%%

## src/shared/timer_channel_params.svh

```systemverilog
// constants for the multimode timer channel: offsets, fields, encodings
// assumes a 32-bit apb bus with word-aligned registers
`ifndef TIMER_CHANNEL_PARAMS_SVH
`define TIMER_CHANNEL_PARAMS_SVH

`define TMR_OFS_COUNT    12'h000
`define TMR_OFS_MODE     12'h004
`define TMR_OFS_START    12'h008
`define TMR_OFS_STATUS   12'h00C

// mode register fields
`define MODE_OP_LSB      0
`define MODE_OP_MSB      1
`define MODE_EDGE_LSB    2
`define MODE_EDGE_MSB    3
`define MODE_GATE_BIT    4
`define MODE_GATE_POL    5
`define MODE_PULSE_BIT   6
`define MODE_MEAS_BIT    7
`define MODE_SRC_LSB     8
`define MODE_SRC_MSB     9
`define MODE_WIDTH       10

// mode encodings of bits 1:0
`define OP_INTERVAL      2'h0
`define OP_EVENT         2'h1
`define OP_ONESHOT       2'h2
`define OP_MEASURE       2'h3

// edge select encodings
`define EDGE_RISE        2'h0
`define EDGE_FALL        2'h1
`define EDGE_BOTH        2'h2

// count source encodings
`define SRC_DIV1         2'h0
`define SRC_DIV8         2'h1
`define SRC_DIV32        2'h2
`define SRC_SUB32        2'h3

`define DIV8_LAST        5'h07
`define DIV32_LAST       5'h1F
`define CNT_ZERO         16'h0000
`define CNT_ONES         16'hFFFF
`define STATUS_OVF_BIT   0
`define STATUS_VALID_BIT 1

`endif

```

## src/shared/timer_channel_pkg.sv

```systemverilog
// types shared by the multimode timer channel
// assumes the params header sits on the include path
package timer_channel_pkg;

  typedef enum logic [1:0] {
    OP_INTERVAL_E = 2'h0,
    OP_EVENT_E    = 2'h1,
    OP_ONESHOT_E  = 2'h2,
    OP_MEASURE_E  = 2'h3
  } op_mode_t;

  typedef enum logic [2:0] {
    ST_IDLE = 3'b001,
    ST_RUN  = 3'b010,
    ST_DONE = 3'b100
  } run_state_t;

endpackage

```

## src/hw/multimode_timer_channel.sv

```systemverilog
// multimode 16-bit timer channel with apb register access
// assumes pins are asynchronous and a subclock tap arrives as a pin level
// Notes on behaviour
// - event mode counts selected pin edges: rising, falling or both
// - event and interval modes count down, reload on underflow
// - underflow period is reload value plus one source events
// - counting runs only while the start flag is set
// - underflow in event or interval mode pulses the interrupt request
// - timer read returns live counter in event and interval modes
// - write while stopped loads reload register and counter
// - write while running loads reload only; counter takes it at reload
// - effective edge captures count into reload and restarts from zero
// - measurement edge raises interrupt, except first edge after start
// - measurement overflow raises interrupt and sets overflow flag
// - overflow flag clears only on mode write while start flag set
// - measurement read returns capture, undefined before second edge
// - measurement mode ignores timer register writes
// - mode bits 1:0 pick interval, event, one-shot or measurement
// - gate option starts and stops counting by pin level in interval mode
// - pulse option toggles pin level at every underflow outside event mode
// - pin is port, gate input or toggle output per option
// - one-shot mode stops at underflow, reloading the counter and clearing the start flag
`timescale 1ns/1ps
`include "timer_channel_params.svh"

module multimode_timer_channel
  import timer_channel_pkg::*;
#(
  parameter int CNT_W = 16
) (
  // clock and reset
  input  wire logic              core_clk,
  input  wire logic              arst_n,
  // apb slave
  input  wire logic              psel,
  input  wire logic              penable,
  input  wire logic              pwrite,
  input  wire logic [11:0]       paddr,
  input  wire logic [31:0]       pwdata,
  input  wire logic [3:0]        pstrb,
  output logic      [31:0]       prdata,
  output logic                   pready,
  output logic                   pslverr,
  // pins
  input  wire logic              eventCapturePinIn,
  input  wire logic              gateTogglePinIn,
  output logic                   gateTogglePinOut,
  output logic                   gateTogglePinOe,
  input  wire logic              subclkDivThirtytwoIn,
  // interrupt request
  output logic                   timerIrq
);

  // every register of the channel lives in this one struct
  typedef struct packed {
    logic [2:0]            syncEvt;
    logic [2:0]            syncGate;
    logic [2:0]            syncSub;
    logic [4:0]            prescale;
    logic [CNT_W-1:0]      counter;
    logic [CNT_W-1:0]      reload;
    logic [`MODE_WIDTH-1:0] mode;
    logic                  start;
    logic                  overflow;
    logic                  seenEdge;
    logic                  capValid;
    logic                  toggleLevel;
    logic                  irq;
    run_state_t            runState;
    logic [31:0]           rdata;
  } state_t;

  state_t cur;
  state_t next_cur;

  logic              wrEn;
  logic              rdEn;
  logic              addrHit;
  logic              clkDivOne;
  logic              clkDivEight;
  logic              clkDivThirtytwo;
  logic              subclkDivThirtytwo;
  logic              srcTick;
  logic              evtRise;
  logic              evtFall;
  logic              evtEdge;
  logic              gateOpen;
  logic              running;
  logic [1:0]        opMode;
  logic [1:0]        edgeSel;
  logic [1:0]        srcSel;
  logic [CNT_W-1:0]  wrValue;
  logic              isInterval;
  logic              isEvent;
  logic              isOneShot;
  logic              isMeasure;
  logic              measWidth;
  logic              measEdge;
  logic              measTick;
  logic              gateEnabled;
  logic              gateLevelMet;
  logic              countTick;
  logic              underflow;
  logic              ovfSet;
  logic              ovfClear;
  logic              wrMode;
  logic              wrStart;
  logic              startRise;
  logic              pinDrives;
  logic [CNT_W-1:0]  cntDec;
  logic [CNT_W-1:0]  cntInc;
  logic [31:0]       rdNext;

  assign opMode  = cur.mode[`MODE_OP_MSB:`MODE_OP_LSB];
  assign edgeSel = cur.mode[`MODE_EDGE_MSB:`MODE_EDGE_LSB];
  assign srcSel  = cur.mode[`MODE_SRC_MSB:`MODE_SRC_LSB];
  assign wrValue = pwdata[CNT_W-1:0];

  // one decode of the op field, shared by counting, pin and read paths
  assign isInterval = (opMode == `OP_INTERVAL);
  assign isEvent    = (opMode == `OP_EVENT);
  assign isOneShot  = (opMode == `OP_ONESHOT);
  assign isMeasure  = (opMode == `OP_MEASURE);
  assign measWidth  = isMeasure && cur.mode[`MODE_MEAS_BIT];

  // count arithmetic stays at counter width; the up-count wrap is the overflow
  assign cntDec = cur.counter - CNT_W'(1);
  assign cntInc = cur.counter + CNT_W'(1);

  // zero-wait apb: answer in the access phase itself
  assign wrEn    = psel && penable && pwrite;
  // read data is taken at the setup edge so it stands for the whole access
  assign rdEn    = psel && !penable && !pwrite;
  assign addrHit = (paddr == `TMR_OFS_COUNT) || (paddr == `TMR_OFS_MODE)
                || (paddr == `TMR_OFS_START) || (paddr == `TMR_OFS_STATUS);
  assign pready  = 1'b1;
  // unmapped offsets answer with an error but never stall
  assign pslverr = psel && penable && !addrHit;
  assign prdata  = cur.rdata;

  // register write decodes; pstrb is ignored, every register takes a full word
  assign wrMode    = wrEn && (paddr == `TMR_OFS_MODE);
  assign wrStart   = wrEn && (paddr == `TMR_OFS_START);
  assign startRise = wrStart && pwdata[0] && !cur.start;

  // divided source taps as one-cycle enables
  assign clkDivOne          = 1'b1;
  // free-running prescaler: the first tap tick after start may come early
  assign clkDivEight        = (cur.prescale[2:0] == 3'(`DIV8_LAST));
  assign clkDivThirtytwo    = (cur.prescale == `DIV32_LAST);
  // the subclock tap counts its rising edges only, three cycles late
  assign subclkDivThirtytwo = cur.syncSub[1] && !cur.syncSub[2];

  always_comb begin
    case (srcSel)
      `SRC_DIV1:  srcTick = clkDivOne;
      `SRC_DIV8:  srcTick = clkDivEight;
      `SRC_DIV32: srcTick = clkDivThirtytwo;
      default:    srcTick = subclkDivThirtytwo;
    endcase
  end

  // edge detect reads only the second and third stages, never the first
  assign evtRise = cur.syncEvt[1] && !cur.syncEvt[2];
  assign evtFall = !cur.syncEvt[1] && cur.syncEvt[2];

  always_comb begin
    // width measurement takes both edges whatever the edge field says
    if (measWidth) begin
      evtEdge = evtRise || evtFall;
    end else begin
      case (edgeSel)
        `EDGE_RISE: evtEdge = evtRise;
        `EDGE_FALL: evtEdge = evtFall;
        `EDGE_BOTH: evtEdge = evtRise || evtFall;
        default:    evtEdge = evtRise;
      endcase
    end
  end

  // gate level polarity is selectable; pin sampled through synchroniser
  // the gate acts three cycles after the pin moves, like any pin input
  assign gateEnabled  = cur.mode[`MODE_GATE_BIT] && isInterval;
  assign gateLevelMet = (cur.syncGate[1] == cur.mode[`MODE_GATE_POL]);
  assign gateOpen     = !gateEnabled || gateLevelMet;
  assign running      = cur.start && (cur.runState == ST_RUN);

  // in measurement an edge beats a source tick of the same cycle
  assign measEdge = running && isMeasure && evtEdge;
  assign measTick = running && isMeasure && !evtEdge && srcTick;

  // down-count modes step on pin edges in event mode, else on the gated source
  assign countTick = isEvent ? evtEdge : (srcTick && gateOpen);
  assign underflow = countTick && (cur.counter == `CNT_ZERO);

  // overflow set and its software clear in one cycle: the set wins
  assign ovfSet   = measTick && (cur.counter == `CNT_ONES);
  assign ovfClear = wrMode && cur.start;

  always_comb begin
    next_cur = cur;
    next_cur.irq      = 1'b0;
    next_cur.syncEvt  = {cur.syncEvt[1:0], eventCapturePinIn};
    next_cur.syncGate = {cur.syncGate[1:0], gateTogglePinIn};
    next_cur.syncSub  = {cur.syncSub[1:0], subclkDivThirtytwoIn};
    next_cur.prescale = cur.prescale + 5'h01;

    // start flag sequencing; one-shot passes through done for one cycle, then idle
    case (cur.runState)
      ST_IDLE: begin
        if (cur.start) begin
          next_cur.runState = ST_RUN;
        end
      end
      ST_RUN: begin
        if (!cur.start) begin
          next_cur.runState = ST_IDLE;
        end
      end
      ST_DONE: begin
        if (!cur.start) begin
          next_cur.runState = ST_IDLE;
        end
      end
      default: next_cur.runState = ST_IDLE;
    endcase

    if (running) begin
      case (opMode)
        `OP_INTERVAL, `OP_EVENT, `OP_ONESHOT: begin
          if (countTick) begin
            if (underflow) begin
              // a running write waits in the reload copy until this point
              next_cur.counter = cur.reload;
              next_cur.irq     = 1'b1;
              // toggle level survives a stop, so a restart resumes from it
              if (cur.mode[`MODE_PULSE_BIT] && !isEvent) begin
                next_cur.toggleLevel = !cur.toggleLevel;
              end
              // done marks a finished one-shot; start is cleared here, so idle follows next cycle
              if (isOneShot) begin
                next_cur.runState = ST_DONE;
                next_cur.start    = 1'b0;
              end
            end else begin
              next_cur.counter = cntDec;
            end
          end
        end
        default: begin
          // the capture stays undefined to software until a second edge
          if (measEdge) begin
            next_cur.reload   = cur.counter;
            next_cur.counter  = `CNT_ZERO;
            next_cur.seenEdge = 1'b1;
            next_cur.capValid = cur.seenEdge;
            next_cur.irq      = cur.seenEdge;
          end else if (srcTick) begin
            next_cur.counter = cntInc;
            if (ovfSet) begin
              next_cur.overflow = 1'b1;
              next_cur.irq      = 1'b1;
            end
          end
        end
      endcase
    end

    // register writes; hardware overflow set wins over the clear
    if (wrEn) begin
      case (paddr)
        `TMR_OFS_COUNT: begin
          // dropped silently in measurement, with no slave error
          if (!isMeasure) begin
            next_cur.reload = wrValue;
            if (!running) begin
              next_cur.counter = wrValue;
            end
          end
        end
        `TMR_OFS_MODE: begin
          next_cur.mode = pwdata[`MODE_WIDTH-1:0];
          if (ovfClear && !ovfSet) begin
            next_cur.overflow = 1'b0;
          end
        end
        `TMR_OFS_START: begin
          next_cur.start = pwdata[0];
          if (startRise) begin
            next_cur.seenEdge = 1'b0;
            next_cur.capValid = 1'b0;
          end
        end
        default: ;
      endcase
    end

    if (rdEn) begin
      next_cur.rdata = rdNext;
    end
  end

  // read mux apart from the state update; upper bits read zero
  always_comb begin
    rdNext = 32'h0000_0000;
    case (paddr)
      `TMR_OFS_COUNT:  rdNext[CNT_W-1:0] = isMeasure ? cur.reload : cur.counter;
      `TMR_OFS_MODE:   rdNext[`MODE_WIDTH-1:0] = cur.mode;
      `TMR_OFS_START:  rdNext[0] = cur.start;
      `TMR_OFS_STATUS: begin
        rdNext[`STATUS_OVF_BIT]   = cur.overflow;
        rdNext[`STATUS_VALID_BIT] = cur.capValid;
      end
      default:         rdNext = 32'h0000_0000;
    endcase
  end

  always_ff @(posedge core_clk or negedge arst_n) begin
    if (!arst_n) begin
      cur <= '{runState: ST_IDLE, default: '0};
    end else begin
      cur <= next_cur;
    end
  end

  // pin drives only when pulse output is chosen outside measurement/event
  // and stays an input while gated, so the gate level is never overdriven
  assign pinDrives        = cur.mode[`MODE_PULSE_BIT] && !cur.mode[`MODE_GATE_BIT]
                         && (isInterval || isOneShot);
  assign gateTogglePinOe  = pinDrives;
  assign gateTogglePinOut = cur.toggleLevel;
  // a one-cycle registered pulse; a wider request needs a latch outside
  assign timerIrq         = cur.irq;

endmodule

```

%%
%%

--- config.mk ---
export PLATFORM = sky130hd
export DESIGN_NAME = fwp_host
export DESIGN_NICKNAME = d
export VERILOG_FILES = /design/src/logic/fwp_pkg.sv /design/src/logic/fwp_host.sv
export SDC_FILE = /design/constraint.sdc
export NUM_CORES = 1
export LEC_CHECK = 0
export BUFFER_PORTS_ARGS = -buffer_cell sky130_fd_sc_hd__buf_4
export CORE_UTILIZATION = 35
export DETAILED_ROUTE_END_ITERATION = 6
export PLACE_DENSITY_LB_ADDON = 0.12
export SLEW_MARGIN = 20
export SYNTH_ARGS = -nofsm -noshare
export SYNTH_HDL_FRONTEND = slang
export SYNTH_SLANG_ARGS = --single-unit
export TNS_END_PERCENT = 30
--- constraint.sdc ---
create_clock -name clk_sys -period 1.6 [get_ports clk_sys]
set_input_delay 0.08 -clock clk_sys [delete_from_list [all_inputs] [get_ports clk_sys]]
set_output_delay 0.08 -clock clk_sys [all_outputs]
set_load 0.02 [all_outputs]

%%

Look through the entries above for the word "addrHit". Copy every line where it shows up.

  logic              addrHit;
  assign addrHit = (paddr == `TMR_OFS_COUNT) || (paddr == `TMR_OFS_MODE)
  assign pslverr = psel && penable && !addrHit;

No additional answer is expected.